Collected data
==> src/rtl/fifo_skid_buf.sv <==
// Two-entry skid buffer; head entry is presented combinationally on head_data.
// Latency: a push into an empty buffer is visible on head_data the next cycle.
// Backpressure: push is ignored when full unless a pop happens in the same cycle.
// Ports: rclk/rrst_n clock and async reset, push/push_data write side,
//        pop (head consumed), head_data current head, occ occupancy 0..2.
module fifo_skid_buf
  import fifo_rd_drain_pkg::*;
#(
  parameter int W = 9
) (
  input  logic             rclk,
  input  logic             rrst_n,
  input  logic             push,
  input  logic [W-1:0]     push_data,
  input  logic             pop,
  output logic [W-1:0]     head_data,
  output logic [OCC_W-1:0] occ
);

  logic [W-1:0] ent0;
  logic [W-1:0] ent1;
  logic         do_pop;
  logic         do_push;

  // Guard both sides so a stray pop on empty or push on full cannot corrupt state.
  assign do_pop    = pop && (occ != '0);
  assign do_push   = push && ((occ < OCC_W'(BUF_DEPTH)) || do_pop);
  assign head_data = ent0;

  always_ff @(posedge rclk or negedge rrst_n) begin
    if (!rrst_n) begin
      ent0 <= '0;
      ent1 <= '0;
      occ  <= '0;
    end else begin
      case ({do_push, do_pop})
        2'b10: begin
          if (occ == '0) ent0 <= push_data;
          else           ent1 <= push_data;
          occ <= occ + OCC_W'(1);
        end
        2'b01: begin
          ent0 <= ent1;
          occ  <= occ - OCC_W'(1);
        end
        2'b11: begin
          // Occupancy is unchanged; the new word lands behind whatever remains.
          if (occ == OCC_W'(1)) begin
            ent0 <= push_data;
          end else begin
            ent0 <= ent1;
            ent1 <= push_data;
          end
        end
        default: ;
      endcase
    end
  end

endmodule

==> src/rtl/fifo_rd_drain.sv <==
// Drains a first-word-fall-through FIFO into a valid/ready stream in BURST_LEN bursts.
// Latency: one cycle from rinc to m_valid when the output buffer is empty.
// Backpressure: m_ready low fills the 2-entry buffer, after which rinc stops.
// Ports: rclk/rrst_n clock and async reset; en drain enable; rempty/rdata/rinc
//        FIFO read side; m_data/m_valid/m_ready/m_last stream; busy (not IDLE);
//        beat_cnt saturating count of accepted beats.
module fifo_rd_drain
  import fifo_rd_drain_pkg::*;
#(
  parameter int DSIZE     = 8,
  parameter int BURST_LEN = 4
) (
  input  logic             rclk,
  input  logic             rrst_n,
  input  logic             en,
  input  logic             rempty,
  input  logic [DSIZE-1:0] rdata,
  output logic             rinc,
  output logic [DSIZE-1:0] m_data,
  output logic             m_valid,
  input  logic             m_ready,
  output logic             m_last,
  output logic             busy,
  output logic [15:0]      beat_cnt
);

  localparam int            CW       = (BURST_LEN > 1) ? $clog2(BURST_LEN) : 1;
  localparam logic [CW-1:0] PCNT_MAX = CW'(BURST_LEN - 1);

  state_t           state;
  state_t           state_nxt;
  logic [CW-1:0]    pcnt;
  logic [OCC_W-1:0] occ;
  logic [DSIZE:0]   head;
  logic             space;
  logic             pop_state;
  logic             last_word;
  logic             accept;

  // A full buffer still has room when the head leaves in the same cycle.
  assign space     = (occ < OCC_W'(BUF_DEPTH)) || m_ready;
  // FLUSH only pops while a burst is open, so a boundary stops the drain.
  assign pop_state = (state == RUN) || ((state == FLUSH) && (pcnt != '0));
  assign rinc      = !rempty && pop_state && space;
  assign last_word = (pcnt == PCNT_MAX);

  assign m_valid = (occ != '0);
  assign m_last  = head[DSIZE];
  assign m_data  = head[DSIZE-1:0];
  assign accept  = m_valid && m_ready;
  assign busy    = (state != IDLE);

  fifo_skid_buf #(
    .W(DSIZE + 1)
  ) u_buf (
    .rclk      (rclk),
    .rrst_n    (rrst_n),
    .push      (rinc),
    .push_data ({last_word, rdata}),
    .pop       (accept),
    .head_data (head),
    .occ       (occ)
  );

  always_ff @(posedge rclk or negedge rrst_n) begin
    if (!rrst_n) state <= IDLE;
    else         state <= state_nxt;
  end

  always_comb begin
    state_nxt = state;
    case (state)
      IDLE:    if (en) state_nxt = RUN;
      RUN:     if (!en) state_nxt = FLUSH;
      FLUSH: begin
        if (en)                                  state_nxt = RUN;
        else if ((pcnt == '0) && (occ == '0))    state_nxt = IDLE;
      end
      default: state_nxt = IDLE;
    endcase
  end

  // Pop counter only moves on an actual pop, so an empty FIFO stalls it in place.
  always_ff @(posedge rclk or negedge rrst_n) begin
    if (!rrst_n) begin
      pcnt <= '0;
    end else if (rinc) begin
      pcnt <= last_word ? '0 : pcnt + CW'(1);
    end
  end

  always_ff @(posedge rclk or negedge rrst_n) begin
    if (!rrst_n) begin
      beat_cnt <= '0;
    end else if (accept && (beat_cnt != 16'hFFFF)) begin
      beat_cnt <= beat_cnt + 16'd1;
    end
  end

endmodule

==> config.mk <==
export PLATFORM = sky130hd
export DESIGN_NAME = fifo_rd_drain
export DESIGN_NICKNAME = d
export VERILOG_FILES = /design/src/rtl/fifo_rd_drain_pkg.sv /design/src/rtl/fifo_skid_buf.sv /design/src/rtl/fifo_rd_drain.sv
export SDC_FILE = /design/constraint.sdc
export NUM_CORES = 1
export LEC_CHECK = 0
export BUFFER_PORTS_ARGS = -buffer_cell sky130_fd_sc_hd__buf_4
export CORE_AREA = 3 3 73 75
export CTS_CLUSTER_DIAMETER = 120
export DETAILED_ROUTE_END_ITERATION = 10
export DIE_AREA = 0 0 76 78
export PLACE_DENSITY = 0.66
export SLEW_MARGIN = 10
export SYNTH_ARGS = -nofsm -noshare
export SYNTH_HDL_FRONTEND = slang
export SYNTH_HIERARCHICAL = 1
export SYNTH_SLANG_ARGS = --single-unit
==> constraint.sdc <==
create_clock -name rclk -period 3.8 [get_ports rclk]
set_clock_uncertainty 0.15 [all_clocks]
set_input_delay 1.14 -clock rclk [delete_from_list [all_inputs] [get_ports rclk]]
set_output_delay 1.14 -clock rclk [all_outputs]
set_load 0.02 [all_outputs]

WORK TO COMPLETE: Among the records above, find the lines that contain "stops" and copy every one.

ANSWER TO THIS TASK:
// Backpressure: m_ready low fills the 2-entry buffer, after which rinc stops.
  // FLUSH only pops while a burst is open, so a boundary stops the drain.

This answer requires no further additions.